Raccontare la fragilità e la bellezza di un paese appenninico
Luglio 3 ,6:00 pm
Potrei partire dal mio romanzo “Un tempo, un tempo c’era un paese”, nel quale si racconta un ritorno in un paese appenninico, devastato dallo spopolamento e dal terremoto, alla ricerca di un senso della vita, integrando la narrazione letteraria con riferimenti alla mia attività di studioso della dorsale appenninica: «Un padre che non sente più la luce del mondo e un figlio in cerca della salvezza per sé e per l’intero universo. L’approdo in un paese sconquassato dal terremoto, sospeso tra un passato di memorie e un presente popolato da una umanità dolente e meno viva degli stessi morti del suo cimitero. Un quaderno lasciato in una vecchia casa come una reliquia da ritrovare, come lo spazio ideale di un rinnovato dialogo.
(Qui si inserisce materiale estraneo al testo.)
File: src/smcp_consts.vh
`ifndef SMCP_CONSTS_VH
`define SMCP_CONSTS_VH
`define SMCP_ADDR_PREFIX    4'h8
`define SMCP_CMD_WRITE_CONFIG    8'h01
`define SMCP_CMD_READ_CONFIG     8'h02
`define SMCP_CMD_READ_CELL_VOLT  8'h04
`define SMCP_CMD_READ_FLAGS      8'h06
`define SMCP_CMD_READ_TEMP       8'h08
`define SMCP_CMD_POLL_ADC   8'h40
`define SMCP_CMD_POLL_INT   8'h50
`define SMCP_FAM_CELL       4'h1
`define SMCP_FAM_OPEN       4'h2
`define SMCP_FAM_TEMP       4'h3
`define SMCP_FAM_CELL_DC    4'h6
`define SMCP_FAM_OPEN_DC    4'h7
`define SMCP_SUB_UNUSED     4'hd
`define SMCP_SUB_CELL11     4'hb
`define SMCP_SUB_CELL12     4'hc
`define SMCP_SUB_TEMP_LAST  4'h3
`define SMCP_SUB_TEST1      4'he
`define SMCP_SUB_TEST2      4'hf
`define SMCP_CRC_POLY       8'h07
`define SMCP_CRC_INIT       8'h00
`define SMCP_CFG_BYTES      5'd6
`define SMCP_CV_BYTES       5'd18
`define SMCP_CV10_BYTES     5'd15
`define SMCP_FLG_BYTES      5'd3
`define SMCP_TMP_BYTES      5'd5
`define SMCP_CLK_HZ         25000000
`define SMCP_TOGGLE_HZ      1000
`define SMCP_HALF_CYC       (`SMCP_CLK_HZ / (2 * `SMCP_TOGGLE_HZ))
`define SMCP_CFG_LEVEL_POLL_BIT 4
`define SMCP_CFG_TEN_CELL_BIT   3
`endif

File: src/smcp_mem.v
`timescale 1ns/1ps
`default_nettype none
// small register-group memory; read data comes out of a register
module smcp_mem #(
  parameter DEPTH = 32,
  parameter AW    = 5
) (
  input  wire          mclk_i,
  input  wire          ce_i,
  input  wire          we_i,
  input  wire [AW-1:0] waddr_i,
  input  wire [7:0]    wdata_i,
  input  wire [AW-1:0] raddr_i,
  output reg  [7:0]    rdata_o
);
  reg [7:0] mem [0:DEPTH-1];  // byte storage, no reset needed
  // one write port, one registered read port
  always @(posedge mclk_i) begin
    if (ce_i) begin
      if (we_i) begin
        mem[waddr_i] <= wdata_i;
      end
      rdata_o <= mem[raddr_i];
    end
  end
endmodule // smcp_mem
`default_nettype wire

File: src/smcp_port.v
// Operation
// RQ1 - broadcast commands accepted regardless of address
// RQ2 - addressed command: 1000 prefix, address, command
// RQ3 - only matching address responds; others ignore
// RQ4 - CRC-8 x^8+x^2+x+1 over group bits
// RQ5 - CRC byte follows group, MSB first
// RQ6 - level-poll bit selects toggle or level
// RQ7 - toggle style: low busy, else 1kHz
// RQ8 - addressed toggle poll uses own state only
// RQ9 - broadcast toggle: idle releases unless top device
// RQ10 - chip-select high ends poll drive
// RQ11 - level style: low busy, high idle
// RQ12 - addressed level poll: low or released
// RQ13 - broadcast level poll: low or released
// RQ14 - after start command, report status until deselect
// RQ15 - 0x40 polls converter status
// RQ16 - 0x50 polls interrupt status
// RQ17 - 0x01 writes config, 0x02 reads it
// RQ18 - 0x04/0x06/0x08 read cell, flag, temp
// RQ19 - cell conversion codes 0x10-0x1F decoded
// RQ20 - open-wire codes 0x20-0x2F same nibbles
// RQ21 - temperature codes 0x30-0x3F decoded
// RQ22 - 0x6x/0x7x allow discharge during conversion
// RQ23 - mode 1,1: sample rising, shift falling
// RQ24 - chip-select low throughout; writes commit rising
// RQ25 - read: data low-to-high then CRC
// RQ26 - master avoids broadcast reads in parallel
`timescale 1ns/1ps
`default_nettype none
`include "smcp_consts.vh"
module smcp_port #(
  parameter HALF_CYC = `SMCP_HALF_CYC  // cycles per half of the 1kHz toggle
) (
  input  wire        mclk_i,
  input  wire        rst_b_i,
  input  wire        ce_i,
  input  wire        chip_select_in_b_i,  // active low chip select pin
  input  wire        serial_clock_in_i,
  input  wire        serial_data_in_i,
  input  wire [3:0]  part_addr_i,         // address pins
  input  wire        top_of_stack_sel_i,
  input  wire        adc_busy_i,          // converter busy
  input  wire        interrupt_i,         // ov/uv interrupt present
  input  wire        grp_wr_i,            // engine loads a result byte
  input  wire [4:0]  grp_wr_addr_i,       // 0-17 cell, 18-20 flag, 21-25 temp
  input  wire [7:0]  grp_wr_data_i,
  output reg         serial_data_out_o,
  output reg         serial_data_out_oe_o,
  output reg  [47:0] config_o,            // committed configuration group
  output reg         cfg_strobe_o,        // one-cycle pulse on commit
  output reg         conv_start_o,        // one-cycle pulse
  output reg  [7:0]  conv_cmd_o,          // accepted conversion code
  output reg         conv_discharge_o,
  output reg         conv_self_test_o,
  output reg  [11:0] conv_test_pattern_o
);
  localparam CW = 32;
  localparam [CW-1:0] HALF = HALF_CYC - 1;
  // one-hot states
  localparam [5:0] S_IDLE = 6'h01, S_HDR = 6'h02, S_CMD = 6'h04,
                   S_WR = 6'h08, S_RD = 6'h10, S_POLL = 6'h20;
  localparam [1:0] P_ADC = 2'h1, P_INT = 2'h2;
  // crc step over one bit, msb-first
  function [7:0] crc_bit;
    input [7:0] c;
    input       b;
    begin
      crc_bit = {c[6:0], 1'b0} ^ ((c[7] ^ b) ? `SMCP_CRC_POLY : 8'h00);
    end
  endfunction
  // two-flop synchronisers for pins
  reg [1:0] cs_s_q, sck_s_q, sdi_s_q, top_s_q;
  reg [7:0] addr_s_q;      // address pins, two stages of four
  reg       sck_d_q;       // delayed synced clock for edge finding
  reg       cs_d_q;
  always @(posedge mclk_i or negedge rst_b_i) begin
    if (!rst_b_i) begin
      cs_s_q  <= 2'h3;
      sck_s_q <= 2'h3;
      sdi_s_q <= 2'h0;
      top_s_q <= 2'h0;
      addr_s_q <= 8'h00;
      sck_d_q <= 1'b1;
      cs_d_q  <= 1'b1;
    end else if (ce_i) begin
      cs_s_q  <= {cs_s_q[0], chip_select_in_b_i};
      sck_s_q <= {sck_s_q[0], serial_clock_in_i};
      sdi_s_q <= {sdi_s_q[0], serial_data_in_i};
      top_s_q <= {top_s_q[0], top_of_stack_sel_i};
      addr_s_q <= {addr_s_q[3:0], part_addr_i};
      sck_d_q <= sck_s_q[1];
      cs_d_q  <= cs_s_q[1];
    end
  end
  wire cs_b   = cs_s_q[1];
  wire sck_r  = sck_s_q[1] & ~sck_d_q;  // sample edge [RQ23]
  wire sck_f  = ~sck_s_q[1] & sck_d_q;  // shift edge [RQ23]
  wire cs_rise = cs_b & ~cs_d_q;
  reg  [5:0]  st_q;
  reg  [7:0]  sh_q;          // receive shifter
  reg  [2:0]  bit_q;
  reg         bcast_q;       // command arrived without address byte
  reg  [7:0]  tx_q;          // transmit shifter
  reg  [4:0]  rd_ptr_q;      // memory byte index
  reg  [4:0]  rd_left_q;     // data bytes left to load, crc slot not counted
  reg         crc_slot_q;
  reg  [7:0]  crc_q;
  reg  [2:0]  wr_cnt_q;
  reg  [47:0] cfg_stage_q;   // staged write data
  reg  [1:0]  poll_kind_q;
  reg  [CW-1:0] tog_cnt_q;
  reg         tog_q;
  reg         load_q;        // memory read issued, load tx next
  wire [7:0]  mem_rd;
  wire [7:0]  rx_byte = {sh_q[6:0], sdi_s_q[1]};
  wire        byte_done = sck_r & (bit_q == 3'h7);
  wire        ten_cell_sel = config_o[`SMCP_CFG_TEN_CELL_BIT];
  // decode of a command byte
  wire [3:0] fam = rx_byte[7:4];
  wire [3:0] sub = rx_byte[3:0];
  wire is_cellfam = (fam == `SMCP_FAM_CELL) | (fam == `SMCP_FAM_OPEN) |
                    (fam == `SMCP_FAM_CELL_DC) | (fam == `SMCP_FAM_OPEN_DC);
  // valid start codes: unused and 10-cell-masked cells dropped [RQ19] [RQ20] [RQ22]
  wire cell_ok = is_cellfam & (sub != `SMCP_SUB_UNUSED) &
                 ~(ten_cell_sel & ((sub == `SMCP_SUB_CELL11) | (sub == `SMCP_SUB_CELL12)));
  // temperature codes: 0-3 and self tests, rest unused [RQ21]
  wire temp_ok = (fam == `SMCP_FAM_TEMP) &
                 ((sub <= `SMCP_SUB_TEMP_LAST) | (sub >= `SMCP_SUB_TEST1));
  wire start_ok = cell_ok | temp_ok;
  // group base index and length in memory
  reg [4:0] g_base, g_len;
  reg       g_rd;
  always @* begin
    g_base = 5'h00;
    g_len  = 5'h00;
    g_rd   = 1'b1;
    case (rx_byte) // [RQ18]
      `SMCP_CMD_READ_CELL_VOLT: g_len = ten_cell_sel ? `SMCP_CV10_BYTES : `SMCP_CV_BYTES;
      `SMCP_CMD_READ_FLAGS: begin
        g_base = `SMCP_CV_BYTES;
        g_len  = `SMCP_FLG_BYTES;
      end
      `SMCP_CMD_READ_TEMP: begin
        g_base = `SMCP_CV_BYTES + `SMCP_FLG_BYTES;
        g_len  = `SMCP_TMP_BYTES;
      end
      default: g_rd = 1'b0;
    endcase
  end
  wire cfg_rd = (rx_byte == `SMCP_CMD_READ_CONFIG);  // [RQ17]
  // the group base is fetched while the command decodes, so the registered
  // read already holds the first byte when the shifter loads it
  wire [4:0] mem_raddr = (st_q == S_RD) ? rd_ptr_q : g_base;
  smcp_mem #(.DEPTH(32), .AW(5)) u_mem (
    .mclk_i  (mclk_i),
    .ce_i    (ce_i),
    .we_i    (grp_wr_i),
    .waddr_i (grp_wr_addr_i),
    .wdata_i (grp_wr_data_i),
    .raddr_i (mem_raddr),
    .rdata_o (mem_rd)
  );
  reg cfg_src_q;  // read source is config group
  wire [7:0] cfg_byte = config_o[rd_ptr_q[2:0]*8 +: 8];
  wire [7:0] next_byte = cfg_src_q ? cfg_byte : mem_rd;
  wire own_state = (poll_kind_q == P_ADC) ? adc_busy_i : interrupt_i;
  // main sequencer
  always @(posedge mclk_i or negedge rst_b_i) begin
    if (!rst_b_i) begin
      st_q <= S_IDLE; sh_q <= 8'h00; bit_q <= 3'h0; bcast_q <= 1'b1;
      tx_q <= 8'hff; rd_ptr_q <= 5'h00; rd_left_q <= 5'h00;
      crc_slot_q <= 1'b0; crc_q <= `SMCP_CRC_INIT; wr_cnt_q <= 3'h0;
      cfg_stage_q <= 48'h0; poll_kind_q <= 2'h0; load_q <= 1'b0;
      cfg_src_q <= 1'b0; config_o <= 48'h0; cfg_strobe_o <= 1'b0;
      conv_start_o <= 1'b0; conv_cmd_o <= 8'h00; conv_discharge_o <= 1'b0;
      conv_self_test_o <= 1'b0; conv_test_pattern_o <= 12'h000;
    end else if (ce_i) begin
      cfg_strobe_o <= 1'b0;
      conv_start_o <= 1'b0;
      if (cs_b) begin
        // deselect ends any phase; writes commit on the rising edge [RQ10] [RQ24]
        if (cs_rise && st_q == S_WR && wr_cnt_q == `SMCP_CFG_BYTES) begin
          config_o     <= cfg_stage_q;
          cfg_strobe_o <= 1'b1;
        end
        st_q  <= S_IDLE;
        bit_q <= 3'h0;
      end else begin
        if (sck_r) begin
          sh_q  <= rx_byte;
          bit_q <= bit_q + 3'h1;
        end
        case (st_q)
          S_IDLE: begin
            st_q    <= S_HDR;
            bcast_q <= 1'b1;
          end
          S_HDR, S_CMD: if (byte_done) begin
            if (st_q == S_HDR && rx_byte[7:4] == `SMCP_ADDR_PREFIX) begin
              bcast_q <= 1'b0;  // [RQ2]
              // foreign address: sit silently until deselect [RQ3]
              st_q <= (rx_byte[3:0] == addr_s_q[7:4]) ? S_CMD : S_POLL;
              poll_kind_q <= 2'h0;
            end else if (rx_byte == `SMCP_CMD_WRITE_CONFIG) begin
              st_q <= S_WR;  // [RQ17]
              wr_cnt_q <= 3'h0;
            end else if (g_rd | cfg_rd) begin
              // read setup; broadcast reads also answered [RQ1] [RQ26]
              st_q <= S_RD;
              cfg_src_q <= cfg_rd;
              rd_ptr_q <= g_base;
              rd_left_q <= cfg_rd ? `SMCP_CFG_BYTES : g_len;
              crc_slot_q <= 1'b0;
              crc_q <= `SMCP_CRC_INIT;
              load_q <= 1'b1;
            end else if (rx_byte == `SMCP_CMD_POLL_ADC) begin
              st_q <= S_POLL;  // [RQ15]
              poll_kind_q <= P_ADC;
            end else if (rx_byte == `SMCP_CMD_POLL_INT) begin
              st_q <= S_POLL;  // [RQ16]
              poll_kind_q <= P_INT;
            end else if (start_ok) begin
              // start, then report converter status until deselect [RQ14]
              conv_start_o     <= 1'b1;
              conv_cmd_o       <= rx_byte;
              conv_discharge_o <= (fam == `SMCP_FAM_CELL_DC) | (fam == `SMCP_FAM_OPEN_DC);
              conv_self_test_o <= (sub == `SMCP_SUB_TEST1) | (sub == `SMCP_SUB_TEST2);
              conv_test_pattern_o <= (sub == `SMCP_SUB_TEST1) ? 12'h555 : 12'haaa;
              st_q <= S_POLL;
              poll_kind_q <= P_ADC;
            end else begin
              st_q <= S_POLL;  // unknown: ignore rest
              poll_kind_q <= 2'h0;
            end
          end
          S_WR: if (byte_done && wr_cnt_q != `SMCP_CFG_BYTES) begin
            // data byte low first, staged until commit [RQ25]
            cfg_stage_q[wr_cnt_q*8 +: 8] <= rx_byte;
            wr_cnt_q <= wr_cnt_q + 3'h1;
          end
          S_RD: begin
            if (load_q) begin
              // fetched byte or crc enters the shifter
              load_q <= 1'b0;
              tx_q <= crc_slot_q ? crc_q : next_byte;  // [RQ5]
              if (!crc_slot_q) begin
                crc_q <= crc_bit(crc_bit(crc_bit(crc_bit(crc_bit(crc_bit(
                         crc_bit(crc_bit(crc_q, next_byte[7]), next_byte[6]),
                         next_byte[5]), next_byte[4]), next_byte[3]),
                         next_byte[2]), next_byte[1]), next_byte[0]);  // [RQ4]
                rd_ptr_q <= rd_ptr_q + 5'h01;
                rd_left_q <= rd_left_q - 5'h01;
              end
            end else if (byte_done) begin
              // next byte low to high, crc after last [RQ25]
              if (crc_slot_q) begin
                st_q <= S_POLL;
                poll_kind_q <= 2'h0;
              end else begin
                crc_slot_q <= (rd_left_q == 5'h00);
                load_q <= 1'b1;
              end
            end else if (sck_f && bit_q != 3'h0) begin
              tx_q <= {tx_q[6:0], 1'b1};  // shift on falling edge [RQ23]
            end
          end
          S_POLL: ;
          default: st_q <= S_IDLE;
        endcase
      end
    end
  end
  // 1kHz toggle source
  always @(posedge mclk_i or negedge rst_b_i) begin
    if (!rst_b_i) begin
      tog_cnt_q <= {CW{1'b0}};
      tog_q     <= 1'b1;
    end else if (ce_i) begin
      if (tog_cnt_q >= HALF) begin
        tog_cnt_q <= {CW{1'b0}};
        tog_q     <= ~tog_q;
      end else begin
        tog_cnt_q <= tog_cnt_q + {{(CW-1){1'b0}}, 1'b1};
      end
    end
  end
  // output pin drive
  always @(posedge mclk_i or negedge rst_b_i) begin
    if (!rst_b_i) begin
      serial_data_out_o    <= 1'b1;
      serial_data_out_oe_o <= 1'b0;
    end else if (ce_i) begin
      serial_data_out_o    <= 1'b1;
      serial_data_out_oe_o <= 1'b0;
      if (!cs_b && st_q == S_RD && !load_q) begin
        serial_data_out_o    <= tx_q[7];
        serial_data_out_oe_o <= 1'b1;
      end else if (!cs_b && st_q == S_POLL && poll_kind_q != 2'h0) begin  // [RQ10]
        if (own_state) begin
          serial_data_out_o    <= 1'b0;  // busy pulls low [RQ7] [RQ11]
          serial_data_out_oe_o <= 1'b1;
        end else if (!config_o[`SMCP_CFG_LEVEL_POLL_BIT]) begin  // [RQ6]
          // toggle; broadcast idle non-top releases [RQ8] [RQ9]
          serial_data_out_o    <= tog_q;
          serial_data_out_oe_o <= ~bcast_q | top_s_q[1];
        end
        // level idle releases; pull-up gives high [RQ12] [RQ13]
      end
    end
  end
endmodule // smcp_port
`default_nettype wire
Una moltitudine di persone in perenne conflitto con luoghi segnati da partenze e ritorni e dove, forse, si vorrebbe rimanere. Una scrittura sperimentale, rapsodica, ermetica, delirante e poetica al tempo stesso delinea il tentativo del giovane protagonista Giacomo di attraversare, come un equilibrista aggrappato ad un fragile filo sospeso nel vuoto, l’abisso dell’esistenza e della nostra società».